Compositional Data Analysis in the Geosciences

Compositional Data Analysis in the Geosciences PDF Author: Antonella Buccianti
Publisher: Geological Society of London
ISBN: 9781862392052
Category : Mathematics
Languages : en
Pages : 232

Book Description
Since Karl Pearson wrote his paper on spurious correlation in 1897, a lot has been said about the statistical analysis of compositional data, mainly by geologists such as Felix Chayes. The solution appeared in the 1980s, when John Aitchison proposed to use Iogratios. Since then, the approach has seen a great expansion, mainly building on the idea of the `natural geometry' of the sample space. Statistics is expected to give sense to our perception of the natural scale of the data, and this is made possible for compositional data using Iogratios. This publication will be a milestone in this process.

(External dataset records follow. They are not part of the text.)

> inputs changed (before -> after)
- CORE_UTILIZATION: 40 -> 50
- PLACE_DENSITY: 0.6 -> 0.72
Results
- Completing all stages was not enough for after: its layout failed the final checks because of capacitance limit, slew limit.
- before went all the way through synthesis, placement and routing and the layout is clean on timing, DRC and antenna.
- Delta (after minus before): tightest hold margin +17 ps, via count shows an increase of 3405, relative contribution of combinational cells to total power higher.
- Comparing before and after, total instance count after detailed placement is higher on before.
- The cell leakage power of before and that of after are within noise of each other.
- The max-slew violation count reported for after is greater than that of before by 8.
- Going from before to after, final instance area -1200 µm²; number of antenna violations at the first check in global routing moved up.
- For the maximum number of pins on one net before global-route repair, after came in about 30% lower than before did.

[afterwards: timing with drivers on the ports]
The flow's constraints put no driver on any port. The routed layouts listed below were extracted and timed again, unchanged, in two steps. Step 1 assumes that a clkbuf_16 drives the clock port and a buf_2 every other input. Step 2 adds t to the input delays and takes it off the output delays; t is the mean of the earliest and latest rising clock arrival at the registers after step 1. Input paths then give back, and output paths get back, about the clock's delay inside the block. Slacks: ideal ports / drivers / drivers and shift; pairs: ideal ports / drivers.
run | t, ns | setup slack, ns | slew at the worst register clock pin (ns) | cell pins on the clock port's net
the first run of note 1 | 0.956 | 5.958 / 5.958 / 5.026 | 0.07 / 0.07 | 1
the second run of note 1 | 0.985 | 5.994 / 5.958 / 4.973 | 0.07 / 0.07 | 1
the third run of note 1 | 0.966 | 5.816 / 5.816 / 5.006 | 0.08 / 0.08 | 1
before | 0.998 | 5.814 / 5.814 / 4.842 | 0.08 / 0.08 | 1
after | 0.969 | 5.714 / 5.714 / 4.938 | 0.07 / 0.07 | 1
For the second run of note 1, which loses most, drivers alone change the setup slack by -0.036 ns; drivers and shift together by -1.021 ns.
Source: an optimization exercise on an open RTL-to-GDS flow (aim: small area, a short achievable clock period and few clock cycles). Production flows keep margins and buffers that such runs may drop.
Function was checked by simulation only, so behaviour that the tests miss may differ from the original.
No activity file was given, so power comes from the tool's default toggle rates.

== the reference run ==
## gvi_codec
module gvi_codec (
    input  wire       clk,
    input  wire       rst,
    input  wire       enc_in_valid,
    output wire       enc_in_ready,
    input  wire [3:0] enc_in_nib,
    input  wire       enc_in_last,
    input  wire [3:0] enc_in_shift,
    output wire       enc_out_valid,
    input  wire       enc_out_ready,
    output wire [7:0] enc_out_char,
    output wire       enc_out_last,
    input  wire       dec_in_valid,
    output wire       dec_in_ready,
    input  wire [7:0] dec_in_char,
    input  wire       dec_in_last,
    input  wire [3:0] dec_in_shift,
    output wire       dec_out_valid,
    input  wire       dec_out_ready,
    output wire [3:0] dec_out_nib,
    output wire [1:0] dec_out_err,
    output wire       dec_out_last
);
For scale: ~770 cells after synthesis, about 48 I/O pins, ~0.0067 sq mm of cells after synthesis.
==> flow/config.mk <==
export PLATFORM = sky130hd
export DESIGN_NAME = gvi_codec
export DESIGN_NICKNAME = gvi_codec
export VERILOG_FILES = /design/flow/design.v
export SDC_FILE = /design/flow/constraint.sdc
export NUM_CORES = 4
export LEC_CHECK = 0
export CAP_MARGIN = 20
export CORE_MARGIN = 2
export CORE_UTILIZATION = 40
export SETUP_SLACK_MARGIN = 4.4
export SLEW_MARGIN = 20
==> flow/constraint.sdc <==
create_clock -name core_clock -period 7.0 [get_ports {clk}]
set_input_delay 1.4000 -clock core_clock [delete_from_list [all_inputs] [get_ports {clk}]]
set_output_delay 1.4000 -clock core_clock [all_outputs]
set_load 0.01 [all_outputs]
standard.sh (not shown) runs the stock make flow with config.mk's settings and CLKGATE_MAP_FILE= SYNTH_SCRIPT=/design/flow/synth_recipe.tcl, a recipe that flattens the netlist after the stock synthesis.
==> flow/flow/run.sh <==
#!/bin/bash
# The standard layout with two synthesis/placement choices changed:
# - yosys's full/half-adder extraction (ADDER_MAP_FILE) is skipped, so ABC
#   maps the adders and comparators with the rest of the logic;
# - the port buffers that placement inserts are buf_1 cells.
set -euo pipefail
bash standard.sh ADDER_MAP_FILE= "BUFFER_PORTS_ARGS=-buffer_cell sky130_fd_sc_hd__buf_1" finish > orfs_make.log 2>&1
Testbench counts of the reference run, summed over its fixed seeds: cycles 36,153.
[inputs] the trial run vs the reference run
- changing CORE_UTILIZATION from 40 to 65
- setting ABC_AREA to 1 for the first time
- changing SETUP_SLACK_MARGIN from 4.4 to 4.5
- setting PLACE_DENSITY to 0.8 for the first time
--- outcome ---
From the reference run to the trial run the numbers moved as follows: clock power down about 33%; average instance area after synthesis down 16%. The trial run ended with more utilization than the reference run. The trial run vs. the reference run: global-route wire length before repair higher, XOR/XNOR share of the synthesized area now smaller, gate count of the mapped netlist rose by 116, area used by sequential logic in the layout closely matched the old numbers, number of nets in the synthesized netlist climbed about 15%. | routability congestion estimate | the trial run vs the reference run | about 8% higher |.

========
gvi_codec, a different RTL version from the one above (not shown whole).
Size: ~98 flip-flops, ~48 I/O pins, about 6400 um2 of cells after synthesis.
clock: 7.0 ns
lec_check: 0
abc_area: 1
cap_margin: 20
core_margin: 2
core_utilization: 40
place_density: 0.75
setup_slack_margin: 4.65
slew_margin: 20
Scripts as last shown in full above: flow/flow/run.sh
Testbench counts at the start, summed over its fixed seeds: cycles 36,153.
Change:
CORE_UTILIZATION = 58   (was 40)
PLACE_DENSITY = default   (was 0.75)
SETUP_SLACK_MARGIN = 4.6   (was 4.65)
What happened: Routed wire length stays flat; fmax rises by 0.72%; cell count came out lower by 6.8%; combinational power went down by about 0.7%; clock-buffer cell count grows by 4; sequential power is about the same; synthesized cell count does not change; power shrinks by 5.9%; sequential share of layout area climbs by 1.7 points.
Change:
CTS_BUF_LIST = sky130_fd_sc_hd__clkbuf_8   (was default)
The changed run ran to the end with no violations.
Clock skew hardly moves.
Utilization does not change.
First-iteration DRC count climbs by about 4%.
Worst hold slack stays flat.
Sequential share of layout area stays the same.
Non-clock buffer count does not change.

========
gvi_codec again, from the RTL that the note above started with.
Settings: LEC_CHECK=0, ABC_AREA=1, CAP_MARGIN=20, CORE_MARGIN=2, CORE_UTILIZATION=50, SETUP_SLACK_MARGIN=4.6, SLEW_MARGIN=20, TNS_END_PERCENT=10; clock period 7.0 ns.
Scripts as last shown in full above: flow/flow/run.sh
The first run finished clean.
Testbench counts at the start, summed over its fixed seeds: cycles 36,153.
==> next run, changes <==
TNS_END_PERCENT = default   (was 10)
What happened: Wire length falls by a few percent. Register-to-register slack gets better by 60 ps. Worst setup slack gets better by 80 ps.

========
RTL: one of the versions met above, not the one the previous note started from.
Size in the first run: roughly 98 flip-flops, ~48 I/O pins, about 6500 um2 of cells after synthesis.
export LEC_CHECK = 0
export ABC_AREA = 1
export CAP_MARGIN = 20
export CORE_MARGIN = 2
export CORE_UTILIZATION = 40
export SETUP_SLACK_MARGIN = 4.7
export SLEW_MARGIN = 20
create_clock -name core_clock -period 7.0 [get_ports {clk}]
Scripts as last shown in full above: flow/flow/run.sh
Testbench counts at the start, summed over its fixed seeds: cycles 36,153.
==> next run, changes <==
- SETUP_SLACK_MARGIN: 4.7 -> 4.8
Maximum frequency falls by 1.8%.
Core utilization rises by 3.5 points.
Routed wire length rises by 5.1%.
Critical path depth falls by 2.
Area after synthesis does not change.
Count of clock-buffer cells in the layout rises by 1.
Final area rises by 7.2%.
Setup slack degrades by 0.042 ns.
Combinational power rises by about 10%.
Die area is unchanged.

[re-timing with driven ports]
Ports are ideal in the flow. The routed layouts listed here were re-timed in OpenROAD. Step 1 assumes that a clkbuf_16 drives the clock port and a buf_2 every other input. Step 2 adds t to the input delays and takes it off the output delays; t is the mean of the earliest and latest rising clock arrival at the registers after step 1. Input paths then give back, and output paths get back, about the clock's delay inside the block. a / b / c = ideal ports / drivers / drivers and shift; a / b = the first two.
run	t, ns	slack for setup (ns)	clock arrival spread, ns	worst data-port slew with drivers (ns)
the reference run	0.394	4.490 / 4.479 / 4.086	0.007 / 0.007	0.05
the trial run	0.399	4.442 / 4.462 / 4.062	0.021 / 0.021	0.04
the first run of note 2	0.387	4.591 / 4.561 / 4.174	0.009 / 0.010	0.10
the second run of note 2	0.402	4.608 / 4.621 / 4.219	0.008 / 0.008	0.04
the third run of note 2	0.401	4.610 / 4.622 / 4.221	0.009 / 0.009	0.04
the first run of note 3	0.378	4.552 / 4.570 / 4.192	0.007 / 0.008	0.04
the second run of note 3	0.376	4.633 / 4.625 / 4.250	0.007 / 0.007	0.06
the first run of note 4	0.387	4.714 / 4.685 / 4.306	0.009 / 0.008	0.06
the second run of note 4	0.386	4.673 / 4.656 / 4.271	0.009 / 0.009	0.06
After both steps every run listed still meets setup and hold. The setup slack of the first run of note 2, which loses most, moves by -0.030 ns with the drivers and by -0.417 ns with both steps.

Composing Model-Based Analysis Tools

Composing Model-Based Analysis Tools PDF Author: Robert Heinrich
Publisher: Springer Nature
ISBN: 3030819159
Category : Computers
Languages : en
Pages : 311

Book Description
This book presents joint works of members of the software engineering and formal methods communities with representatives from industry, with the goal of establishing the foundations for a common understanding of the needs for more flexibility in model-driven engineering. It is based on the Dagstuhl Seminar 19481 „Composing Model-Based Analysis Tools“, which was held November 24 to 29, 2019, at Schloss Dagstuhl, Germany, where current challenges, their background and concepts to address them were discussed. The book is structured in two parts, and organized around five fundamental core aspects of the subject: (1) the composition of languages, models and analyses; (2) the integration and orchestration of analysis tools; (3) the continual analysis of models; (4) the exploitation of results; and (5) the way to handle uncertainty in model-based developments. After a chapter on foundations and common terminology and a chapter on challenges in the field, one chapter is devoted to each of the above five core aspects in the first part of the book. These core chapters are accompanied by additional case studies in the second part of the book, in which specific tools and experiences are presented in more detail to illustrate the concepts and ideas previously introduced. The book mainly targets researchers in the fields of software engineering and formal methods as well as software engineers from industry with basic familiarity with quality properties, model-driven engineering and analysis tools. From reading the book, researchers will receive an overview of the state-of-the-art and current challenges, research directions, and recent concepts, while practitioners will be interested to learn about concrete tools and practical applications in the context of case studies.